Objective
Ablative Dose Radiotherapy (ART) is increasingly used worldwide, both as SABR/SBRT, and as SRS, but, molecular mechanisms of cell death after ART remain almost unknown.
Methods
A range of cell lines including immortalised normal and cancer cell lines were subjected to single fractions of radiation ranging from 2-20Gy in vitro. Outcomes were measured using long-duration live cell imaging, clonogenic assays, and standard biochemical assays. The Fluorescence Ubiquitin Cell Cycle Indicator system was used to monitor phase of the cell cycle. Key pathways in the DNA damage response (DDR) were inhibited genetically or pharmacologically.
Results
The first cell death wave occurred 24-48 hours after ART in cells irradiated in S- or G2-phase with a threshold ~8Gy, coinciding with prolonged mitotic duration. This wave was dependent on intrinsic apoptosis. Homologous recombination (HR) promoted the first wave of cell death, and restoration of BRCA2 (a key component of HR) restored mitotic cell death after ART in a patient-derived cell line which had spontaneously lost and subsequently re-gained BRCA2. The second wave, delayed lethality, occurred days after ART, in the G1-phase irradiated cells, following at least one cell division with chromosome segregation errors due to engagement of error-prone repair pathways. These activated the innate immune response via DNA and RNA sensing pathways and promoted extrinsic apoptosis.
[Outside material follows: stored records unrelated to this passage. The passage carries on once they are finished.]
### config.mk
export PLATFORM = sky130hd
export DESIGN_NAME = lot_gate_ctrl_flat
export DESIGN_NICKNAME = d
export VERILOG_FILES = /design/src/rtl/lot_gate_ctrl_if.sv /design/src/rtl/lot_gate_ctrl.sv /design/src/flat_wrapper.sv
export SDC_FILE = /design/constraint.sdc
export NUM_CORES = 1
export LEC_CHECK = 0
export ABC_AREA = 1
export CORE_UTILIZATION = 50
export DETAILED_ROUTE_END_ITERATION = 10
export PLACE_DENSITY = 0.75
export SLEW_MARGIN = 20
export SYNTH_ARGS = -nofsm -noshare
export SYNTH_HDL_FRONTEND = slang
export SYNTH_SLANG_ARGS = --single-unit
export TNS_END_PERCENT = 30
### constraint.sdc
create_clock -name clk -period 1.8 [get_ports clk]
set_input_delay 0.54 -clock clk [delete_from_list [all_inputs] [get_ports clk]]
set_output_delay 0.54 -clock clk [all_outputs]
set_load 0.01 [all_outputs]
### src/rtl/lot_gate_ctrl_if.sv
// Gate controller bus: sensor/driver inputs and gate/occupancy outputs.
// master = sensor side (drives req/enter/exit), slave = controller.
interface lot_gate_ctrl_if #(
    parameter int unsigned CNT_W = 5
) ();
    logic             req;
    logic             enter;
    logic             exit;
    logic             gate_open;
    logic [CNT_W-1:0] count;
    logic             full;
    logic             empty;
    logic             timeout_pulse;
    logic             err_unauth;
    logic             err_range;

    modport master (
        output req, enter, exit,
        input  gate_open, count, full, empty, timeout_pulse, err_unauth, err_range
    );

    modport slave (
        input  req, enter, exit,
        output gate_open, count, full, empty, timeout_pulse, err_unauth, err_range
    );
endinterface

### src/rtl/lot_gate_ctrl.sv
// Entry-gate sequencer and saturating occupancy tracker for the parking lot.
// CAPACITY must be in 1..2**CNT_W-1; TMR_W must hold max(TIMEOUT, GUARD).
module lot_gate_ctrl #(
    parameter int unsigned CAPACITY = 16,
    parameter int unsigned CNT_W    = 5,
    parameter int unsigned TIMEOUT  = 200,
    parameter int unsigned GUARD    = 4,
    parameter int unsigned TMR_W    = 8
) (
    input  logic           clk,
    input  logic           reset,
    lot_gate_ctrl_if.slave bus
);

    typedef enum logic [1:0] {
        StIdle,
        StOpen,
        StGuard
    } state_e;

    localparam logic [TMR_W-1:0] TimeoutLast = TMR_W'(TIMEOUT - 1);
    localparam logic [TMR_W-1:0] GuardLast   = TMR_W'(GUARD - 1);
    localparam logic [CNT_W-1:0] CapCount    = CNT_W'(CAPACITY);

    state_e           state_q;
    logic [TMR_W-1:0] timer_q;
    logic             gate_open_q;
    logic             timeout_pulse_q;
    logic [CNT_W-1:0] count_q;
    logic             err_unauth_q;
    logic             err_range_q;
    logic             full;
    logic             empty;

    // Occupancy flags decode straight from the registered count.
    always_comb begin
        full  = (count_q == CapCount);
        empty = (count_q == '0);
    end

    // Gate sequencer: timer and outputs registered alongside the state.
    always_ff @(posedge clk) begin
        if (reset) begin
            state_q         <= StIdle;
            timer_q         <= '0;
            gate_open_q     <= 1'b0;
            timeout_pulse_q <= 1'b0;
        end else begin
            timeout_pulse_q <= 1'b0;
            case (state_q)
                StIdle: begin
                    // A request at full is dropped, not queued.
                    if (bus.req && !full) begin
                        state_q     <= StOpen;
                        timer_q     <= '0;
                        gate_open_q <= 1'b1;
                    end
                end
                StOpen: begin
                    // enter wins over timeout on the same cycle.
                    if (bus.enter) begin
                        state_q     <= StGuard;
                        timer_q     <= '0;
                        gate_open_q <= 1'b0;
                    end else if (timer_q == TimeoutLast) begin
                        state_q         <= StGuard;
                        timer_q         <= '0;
                        gate_open_q     <= 1'b0;
                        timeout_pulse_q <= 1'b1;
                    end else begin
                        timer_q <= timer_q + TMR_W'(1);
                    end
                end
                StGuard: begin
                    if (timer_q == GuardLast) begin
                        state_q <= StIdle;
                        timer_q <= '0;
                    end else begin
                        timer_q <= timer_q + TMR_W'(1);
                    end
                end
                default: begin
                    state_q     <= StIdle;
                    timer_q     <= '0;
                    gate_open_q <= 1'b0;
                end
            endcase
        end
    end

    // Saturating occupancy count and sticky anomaly flags.
    always_ff @(posedge clk) begin
        if (reset) begin
            count_q      <= '0;
            err_unauth_q <= 1'b0;
            err_range_q  <= 1'b0;
        end else begin
            // Simultaneous enter and exit cancel out, even at a boundary.
            if (bus.enter && !bus.exit) begin
                if (full) begin
                    err_range_q <= 1'b1;
                end else begin
                    count_q <= count_q + CNT_W'(1);
                end
            end else if (bus.exit && !bus.enter) begin
                if (empty) begin
                    err_range_q <= 1'b1;
                end else begin
                    count_q <= count_q - CNT_W'(1);
                end
            end
            // Cars slipping in outside an open window are still counted.
            if (bus.enter && (state_q != StOpen)) begin
                err_unauth_q <= 1'b1;
            end
        end
    end

    assign bus.gate_open     = gate_open_q;
    assign bus.count         = count_q;
    assign bus.full          = full;
    assign bus.empty         = empty;
    assign bus.timeout_pulse = timeout_pulse_q;
    assign bus.err_unauth    = err_unauth_q;
    assign bus.err_range     = err_range_q;

endmodule

### src/flat_wrapper.sv
// flat-port wrapper written by rule: the top's interface ports become plain ports
module lot_gate_ctrl_flat 
#(
    parameter int unsigned CAPACITY = 16,
    parameter int unsigned CNT_W    = 5,
    parameter int unsigned TIMEOUT  = 200,
    parameter int unsigned GUARD    = 4,
    parameter int unsigned TMR_W    = 8
)
  (clk, reset, bus_req, bus_enter, bus_exit, bus_gate_open, bus_count, bus_full, bus_empty, bus_timeout_pulse, bus_err_unauth, bus_err_range);
  lot_gate_ctrl_if #(.CNT_W(CNT_W)) bus_i ();
  input  logic clk;
  input  logic reset;
  input wire logic [$bits(bus_i.req)-1:0] bus_req;
  input wire logic [$bits(bus_i.enter)-1:0] bus_enter;
  input wire logic [$bits(bus_i.exit)-1:0] bus_exit;
  output wire logic [$bits(bus_i.gate_open)-1:0] bus_gate_open;
  output wire logic [$bits(bus_i.count)-1:0] bus_count;
  output wire logic [$bits(bus_i.full)-1:0] bus_full;
  output wire logic [$bits(bus_i.empty)-1:0] bus_empty;
  output wire logic [$bits(bus_i.timeout_pulse)-1:0] bus_timeout_pulse;
  output wire logic [$bits(bus_i.err_unauth)-1:0] bus_err_unauth;
  output wire logic [$bits(bus_i.err_range)-1:0] bus_err_range;
  assign bus_i.req = bus_req;
  assign bus_i.enter = bus_enter;
  assign bus_i.exit = bus_exit;
  assign bus_gate_open = bus_i.gate_open;
  assign bus_count = bus_i.count;
  assign bus_full = bus_i.full;
  assign bus_empty = bus_i.empty;
  assign bus_timeout_pulse = bus_i.timeout_pulse;
  assign bus_err_unauth = bus_i.err_unauth;
  assign bus_err_range = bus_i.err_range;
  lot_gate_ctrl #(.CAPACITY(CAPACITY), .CNT_W(CNT_W), .TIMEOUT(TIMEOUT), .GUARD(GUARD), .TMR_W(TMR_W)) u_core (.clk(clk), .reset(reset), .bus(bus_i));
endmodule
==> summary.txt <==
Placed design
  – GP Congestion: 0.856
  – Dpl hpwl: between 1500 and 2000 um
  – Pre-CTS setup slack: -0.457 ns
  – Port Buf Inserts: 15

Floorplan
  – Boundary pin count: 16
  – Die height: between 40 and 50 um
  – Die width: 49.1 um
  – DIE AREA: between 2000 and 2500 um2
  – Core area: just over 2000 um2
  – Starting Density: 0.549
  – Row count: 16

STA
  – PnR worst setup slack: -0.00257 ns
  – Period Utilization, post-route: 1.00
  – Final slew viol count: 0
  – Slew at the pin closest to its max-slew limit: 0.406 ns
  – # setup viols final: 2
  – Final hold viol count: 0
  – Max Clock Freq: about 0.55 GHz
  – TNS Setup: -0.00344 ns
  – Worst slew margin: 0.729
  – Minimum clock period: roughly 1.8 ns
  – RSZ-0062 raised after global routing: true
  – Clk_skew: 0.00169 ns

Synthesis
  – Synthesized net count: 165
  – Mapped Cells: 151
  – Seq/Total Area, Yosys: 0.343
  – Top_reg_cell synth: dfxtp_1
  – Syn_area_per_cell: approximately 7.3 um2
  – Cell Area, Synth: 1110 um2
  – Async S/R FF share, synth: 0
  – Synthesis-stage register bit count: 19
  – Synth warn: 0
  – EDFF count, synth: 0
  – Synth unique cells: 26

Setup path
  – Critical path launch point type: flip-flop
  – Endpoint class of the critical path: output port
  – Crit Path Class: reg2out
  – WP data required: 1.26 ns
  – WP data arrival: ~1.3 ns
  – CP Max Fanout: 2

Power and ir drop
  – Pwr dens: between 1000 and 1500 nW/um2
  – LEAKAGE: 0.677 nW
  – Peak supply drop: slightly above 0.0009 V

Final layout
  – Final nets: about 200
  – Fillers: about 150
  – Synthesis-to-layout area growth: 37.3%
  – Layout cells sized above 1: 0.239
  – Most frequent cells in the layout: nand2_1, nor2_1, dfxtp_1
  – Commonest non-fill, non-tap cell in the layout: nand2_1
  – Post-Route Utilization: 0.754
  – # diodes: 0

Run status
  – Failing checks: setup timing
  – Outcome: complete, but fails checks

Clock network
  – CTS Hold Buffers Added: 0
  – CTS Sinks: 19
  – Total CTS buffers: 3
  – CTS Buffer Depth: 2
  – Clk root buf: clkbuf_4
  – Clk_lat worst skew: 0.30 ns
  – CTS tree: yes
  – H-tree level count: 1
  – Clk slew on worst S/H paths: ~0.11 ns

Routing
  – DR vias/cell: between 5 and 6
  – Detailed Route WL: about 2900 um
  – DR DRC count: 0
  – Post-DR wirelength/cell: around 14 um
  – Vias: approximately 1100
  – Antenna Nets Post-Route: 0
  – Initial DRC Count: 33
  – Drt pass-1 iters: 4

Global routing
  – Grt ovf: 0
  – Vias in the first global route: ~950
  – Largest net degree at the start of global routing: 14
  – Tot GR Track Use: 0.224
  – First-pass GRT wire length: ~4200 um
  – Initial antenna violation count: 0

Worst hold path
  – Hold crit path type: reg2reg

Flow run
  – Max cap viols: 0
ART induced senescence in cells with intact TP53. Altering the spectrum of cell death outcomes through inhibition of specific DNA repair pathways corresponded to reduced interferon signalling when mitotic death was promoted, with the potential to decrease synergy with immunotherapy.
Conclusion
ART of p53-compromised cancer cells induced two distinct waves of cell death regulated through cell cycle-dependent DSB repair, with only the second wave expected to synergise with immunotherapy.